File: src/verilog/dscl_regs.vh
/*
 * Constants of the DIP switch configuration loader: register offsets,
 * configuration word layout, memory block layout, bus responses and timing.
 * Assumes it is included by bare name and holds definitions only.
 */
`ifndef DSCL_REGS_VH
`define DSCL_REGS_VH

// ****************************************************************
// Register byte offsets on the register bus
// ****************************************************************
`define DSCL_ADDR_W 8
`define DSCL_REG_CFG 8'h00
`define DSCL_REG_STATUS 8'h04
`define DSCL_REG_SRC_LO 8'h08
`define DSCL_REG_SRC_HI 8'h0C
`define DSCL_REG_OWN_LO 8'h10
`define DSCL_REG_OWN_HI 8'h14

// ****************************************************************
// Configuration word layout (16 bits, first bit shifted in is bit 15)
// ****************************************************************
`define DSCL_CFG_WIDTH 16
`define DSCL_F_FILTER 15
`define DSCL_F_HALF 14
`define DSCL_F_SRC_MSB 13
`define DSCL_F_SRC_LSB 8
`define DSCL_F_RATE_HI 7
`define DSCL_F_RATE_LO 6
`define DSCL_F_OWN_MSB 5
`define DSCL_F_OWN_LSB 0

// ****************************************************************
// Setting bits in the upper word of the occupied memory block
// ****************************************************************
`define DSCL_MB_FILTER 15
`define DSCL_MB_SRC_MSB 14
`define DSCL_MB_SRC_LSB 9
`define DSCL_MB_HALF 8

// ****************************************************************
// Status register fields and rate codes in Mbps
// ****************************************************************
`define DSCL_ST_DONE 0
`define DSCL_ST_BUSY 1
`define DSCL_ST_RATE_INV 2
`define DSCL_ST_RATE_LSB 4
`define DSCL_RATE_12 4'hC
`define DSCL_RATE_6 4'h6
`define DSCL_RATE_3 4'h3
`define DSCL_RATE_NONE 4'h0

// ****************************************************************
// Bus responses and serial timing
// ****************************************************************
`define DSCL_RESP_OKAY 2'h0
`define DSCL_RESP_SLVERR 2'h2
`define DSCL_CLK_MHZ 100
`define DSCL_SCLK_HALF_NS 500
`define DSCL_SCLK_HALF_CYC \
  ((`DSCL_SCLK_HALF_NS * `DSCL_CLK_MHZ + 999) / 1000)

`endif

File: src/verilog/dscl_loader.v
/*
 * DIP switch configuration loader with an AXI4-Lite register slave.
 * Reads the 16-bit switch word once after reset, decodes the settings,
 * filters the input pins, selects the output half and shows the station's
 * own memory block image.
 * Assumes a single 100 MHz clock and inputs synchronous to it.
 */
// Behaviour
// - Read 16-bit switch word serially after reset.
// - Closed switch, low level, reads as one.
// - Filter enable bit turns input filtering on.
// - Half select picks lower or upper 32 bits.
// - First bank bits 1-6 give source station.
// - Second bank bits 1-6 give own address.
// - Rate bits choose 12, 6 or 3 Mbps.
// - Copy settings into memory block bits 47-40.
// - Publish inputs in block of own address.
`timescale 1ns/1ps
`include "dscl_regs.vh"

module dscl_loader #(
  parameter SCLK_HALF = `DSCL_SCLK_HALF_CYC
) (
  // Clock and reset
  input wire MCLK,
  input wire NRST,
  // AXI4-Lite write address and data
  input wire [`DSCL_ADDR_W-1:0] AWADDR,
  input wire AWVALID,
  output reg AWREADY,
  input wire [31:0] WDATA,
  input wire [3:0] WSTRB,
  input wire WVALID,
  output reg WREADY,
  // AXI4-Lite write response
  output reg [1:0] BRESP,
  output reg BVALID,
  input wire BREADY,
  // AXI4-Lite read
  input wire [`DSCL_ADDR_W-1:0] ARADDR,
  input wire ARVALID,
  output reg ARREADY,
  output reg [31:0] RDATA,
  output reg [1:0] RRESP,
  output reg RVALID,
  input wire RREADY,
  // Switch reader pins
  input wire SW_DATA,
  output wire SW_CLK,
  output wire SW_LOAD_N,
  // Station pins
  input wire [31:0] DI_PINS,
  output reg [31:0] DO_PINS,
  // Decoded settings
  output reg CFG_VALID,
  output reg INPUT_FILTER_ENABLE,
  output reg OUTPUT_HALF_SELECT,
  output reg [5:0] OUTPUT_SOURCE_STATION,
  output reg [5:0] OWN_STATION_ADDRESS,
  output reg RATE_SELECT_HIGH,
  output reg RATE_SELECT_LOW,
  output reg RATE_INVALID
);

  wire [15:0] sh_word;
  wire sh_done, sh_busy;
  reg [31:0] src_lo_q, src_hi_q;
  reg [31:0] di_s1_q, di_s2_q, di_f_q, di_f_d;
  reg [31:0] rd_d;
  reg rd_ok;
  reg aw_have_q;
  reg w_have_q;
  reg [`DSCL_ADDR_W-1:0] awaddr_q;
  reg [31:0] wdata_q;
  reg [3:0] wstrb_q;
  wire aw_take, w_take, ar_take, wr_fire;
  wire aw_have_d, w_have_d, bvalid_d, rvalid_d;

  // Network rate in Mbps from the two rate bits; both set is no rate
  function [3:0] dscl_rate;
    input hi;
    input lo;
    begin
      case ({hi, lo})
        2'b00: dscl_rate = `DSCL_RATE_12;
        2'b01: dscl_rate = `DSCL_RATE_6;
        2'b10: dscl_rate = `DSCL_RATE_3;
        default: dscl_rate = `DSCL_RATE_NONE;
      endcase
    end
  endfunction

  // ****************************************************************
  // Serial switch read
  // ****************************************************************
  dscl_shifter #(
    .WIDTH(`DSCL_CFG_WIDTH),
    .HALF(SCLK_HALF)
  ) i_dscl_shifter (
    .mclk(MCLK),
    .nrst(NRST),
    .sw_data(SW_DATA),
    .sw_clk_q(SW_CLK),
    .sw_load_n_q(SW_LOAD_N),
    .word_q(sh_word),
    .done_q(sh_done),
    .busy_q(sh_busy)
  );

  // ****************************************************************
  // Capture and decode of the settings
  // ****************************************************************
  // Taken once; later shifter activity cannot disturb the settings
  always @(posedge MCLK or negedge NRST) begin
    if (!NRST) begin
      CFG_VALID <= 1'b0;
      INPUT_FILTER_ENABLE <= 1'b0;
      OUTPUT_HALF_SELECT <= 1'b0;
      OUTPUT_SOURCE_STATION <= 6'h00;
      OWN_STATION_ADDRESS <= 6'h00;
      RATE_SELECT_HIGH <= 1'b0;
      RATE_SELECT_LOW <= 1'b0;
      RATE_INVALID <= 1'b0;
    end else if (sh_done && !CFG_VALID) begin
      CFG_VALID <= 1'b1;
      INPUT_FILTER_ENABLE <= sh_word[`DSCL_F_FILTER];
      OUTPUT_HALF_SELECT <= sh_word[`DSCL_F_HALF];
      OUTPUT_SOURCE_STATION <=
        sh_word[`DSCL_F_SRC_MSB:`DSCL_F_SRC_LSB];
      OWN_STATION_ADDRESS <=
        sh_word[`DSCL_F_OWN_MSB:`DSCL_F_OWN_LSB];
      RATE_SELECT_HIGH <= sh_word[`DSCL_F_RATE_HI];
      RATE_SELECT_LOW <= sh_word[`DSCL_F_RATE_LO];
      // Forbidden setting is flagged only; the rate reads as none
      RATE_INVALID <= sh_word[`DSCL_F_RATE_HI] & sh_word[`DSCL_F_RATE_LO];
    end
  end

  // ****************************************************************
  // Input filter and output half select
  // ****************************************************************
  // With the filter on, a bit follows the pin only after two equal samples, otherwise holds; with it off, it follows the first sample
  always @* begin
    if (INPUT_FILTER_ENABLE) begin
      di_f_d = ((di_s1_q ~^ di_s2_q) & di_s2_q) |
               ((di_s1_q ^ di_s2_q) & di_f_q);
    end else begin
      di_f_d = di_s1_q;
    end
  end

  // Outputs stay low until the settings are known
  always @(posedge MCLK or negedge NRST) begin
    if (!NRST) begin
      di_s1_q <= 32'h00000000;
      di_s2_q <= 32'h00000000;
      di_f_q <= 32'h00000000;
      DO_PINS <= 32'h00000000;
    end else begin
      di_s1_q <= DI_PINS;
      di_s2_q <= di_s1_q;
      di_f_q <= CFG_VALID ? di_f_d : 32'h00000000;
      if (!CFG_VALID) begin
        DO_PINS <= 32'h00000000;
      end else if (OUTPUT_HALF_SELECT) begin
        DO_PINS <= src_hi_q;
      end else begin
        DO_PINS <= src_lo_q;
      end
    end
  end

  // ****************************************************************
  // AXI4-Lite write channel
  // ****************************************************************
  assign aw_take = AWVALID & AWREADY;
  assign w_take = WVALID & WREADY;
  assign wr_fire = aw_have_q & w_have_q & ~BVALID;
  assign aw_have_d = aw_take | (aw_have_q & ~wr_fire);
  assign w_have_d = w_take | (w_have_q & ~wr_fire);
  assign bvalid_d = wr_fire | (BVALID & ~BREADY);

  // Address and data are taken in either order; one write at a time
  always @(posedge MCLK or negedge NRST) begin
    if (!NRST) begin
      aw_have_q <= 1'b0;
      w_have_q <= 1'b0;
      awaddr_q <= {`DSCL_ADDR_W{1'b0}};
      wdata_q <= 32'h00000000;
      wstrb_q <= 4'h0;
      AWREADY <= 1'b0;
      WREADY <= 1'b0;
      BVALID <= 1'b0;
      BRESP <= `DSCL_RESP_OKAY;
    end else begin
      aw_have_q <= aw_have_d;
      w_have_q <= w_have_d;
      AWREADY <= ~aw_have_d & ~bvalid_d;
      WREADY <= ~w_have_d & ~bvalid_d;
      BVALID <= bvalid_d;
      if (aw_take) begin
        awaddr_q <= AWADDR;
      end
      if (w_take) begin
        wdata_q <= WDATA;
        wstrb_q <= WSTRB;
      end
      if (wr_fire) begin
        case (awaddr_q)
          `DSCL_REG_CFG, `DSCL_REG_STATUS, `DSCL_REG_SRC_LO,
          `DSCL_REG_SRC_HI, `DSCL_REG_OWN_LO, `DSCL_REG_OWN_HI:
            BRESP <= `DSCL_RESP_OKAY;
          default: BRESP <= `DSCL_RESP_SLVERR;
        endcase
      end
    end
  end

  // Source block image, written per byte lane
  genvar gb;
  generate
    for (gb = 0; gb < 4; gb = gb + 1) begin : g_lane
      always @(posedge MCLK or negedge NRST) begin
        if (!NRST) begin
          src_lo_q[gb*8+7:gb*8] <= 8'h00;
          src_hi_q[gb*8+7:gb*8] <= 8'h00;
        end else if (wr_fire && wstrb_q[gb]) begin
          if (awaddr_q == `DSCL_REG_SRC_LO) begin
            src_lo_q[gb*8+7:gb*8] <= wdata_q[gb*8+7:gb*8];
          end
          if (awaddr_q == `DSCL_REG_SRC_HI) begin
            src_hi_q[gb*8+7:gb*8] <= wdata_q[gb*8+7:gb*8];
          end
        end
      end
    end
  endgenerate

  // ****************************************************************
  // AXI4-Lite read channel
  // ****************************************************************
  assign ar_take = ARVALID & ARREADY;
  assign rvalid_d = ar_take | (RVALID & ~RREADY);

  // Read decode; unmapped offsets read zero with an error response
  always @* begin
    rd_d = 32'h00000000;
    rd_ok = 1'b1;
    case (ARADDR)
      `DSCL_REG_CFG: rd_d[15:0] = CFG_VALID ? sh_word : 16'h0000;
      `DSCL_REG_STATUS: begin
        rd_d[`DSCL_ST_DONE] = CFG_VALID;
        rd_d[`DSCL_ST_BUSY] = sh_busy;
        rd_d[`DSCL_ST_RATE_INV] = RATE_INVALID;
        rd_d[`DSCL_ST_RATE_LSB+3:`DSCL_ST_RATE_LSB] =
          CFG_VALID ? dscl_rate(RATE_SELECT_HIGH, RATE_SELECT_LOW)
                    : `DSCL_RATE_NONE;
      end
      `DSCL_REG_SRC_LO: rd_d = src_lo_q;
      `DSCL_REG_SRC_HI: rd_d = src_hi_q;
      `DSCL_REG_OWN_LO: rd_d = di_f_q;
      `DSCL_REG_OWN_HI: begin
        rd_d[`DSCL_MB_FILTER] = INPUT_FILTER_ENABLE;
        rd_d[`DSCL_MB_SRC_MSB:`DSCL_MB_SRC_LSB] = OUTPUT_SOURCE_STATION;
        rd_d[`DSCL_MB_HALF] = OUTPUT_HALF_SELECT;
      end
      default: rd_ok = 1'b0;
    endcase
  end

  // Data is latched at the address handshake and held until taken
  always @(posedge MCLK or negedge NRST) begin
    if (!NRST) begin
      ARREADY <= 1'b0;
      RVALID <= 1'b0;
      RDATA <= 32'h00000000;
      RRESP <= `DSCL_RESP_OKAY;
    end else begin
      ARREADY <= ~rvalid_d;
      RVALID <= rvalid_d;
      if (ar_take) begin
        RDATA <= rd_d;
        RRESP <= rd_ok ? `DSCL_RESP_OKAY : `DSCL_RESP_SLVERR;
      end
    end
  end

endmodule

====

▸ DIRECTIONS:
Starting with the line with "di_f_d = di_s1_q;" above and going on through the line with "assign aw_take = AWVALID & AWREADY;", transcribe every line exactly, both ends included, and add nothing.

▸ TASK RESULT:
      di_f_d = di_s1_q;
    end
  end

  // Outputs stay low until the settings are known
  always @(posedge MCLK or negedge NRST) begin
    if (!NRST) begin
      di_s1_q <= 32'h00000000;
      di_s2_q <= 32'h00000000;
      di_f_q <= 32'h00000000;
      DO_PINS <= 32'h00000000;
    end else begin
      di_s1_q <= DI_PINS;
      di_s2_q <= di_s1_q;
      di_f_q <= CFG_VALID ? di_f_d : 32'h00000000;
      if (!CFG_VALID) begin
        DO_PINS <= 32'h00000000;
      end else if (OUTPUT_HALF_SELECT) begin
        DO_PINS <= src_hi_q;
      end else begin
        DO_PINS <= src_lo_q;
      end
    end
  end

  // ****************************************************************
  // AXI4-Lite write channel
  // ****************************************************************
  assign aw_take = AWVALID & AWREADY;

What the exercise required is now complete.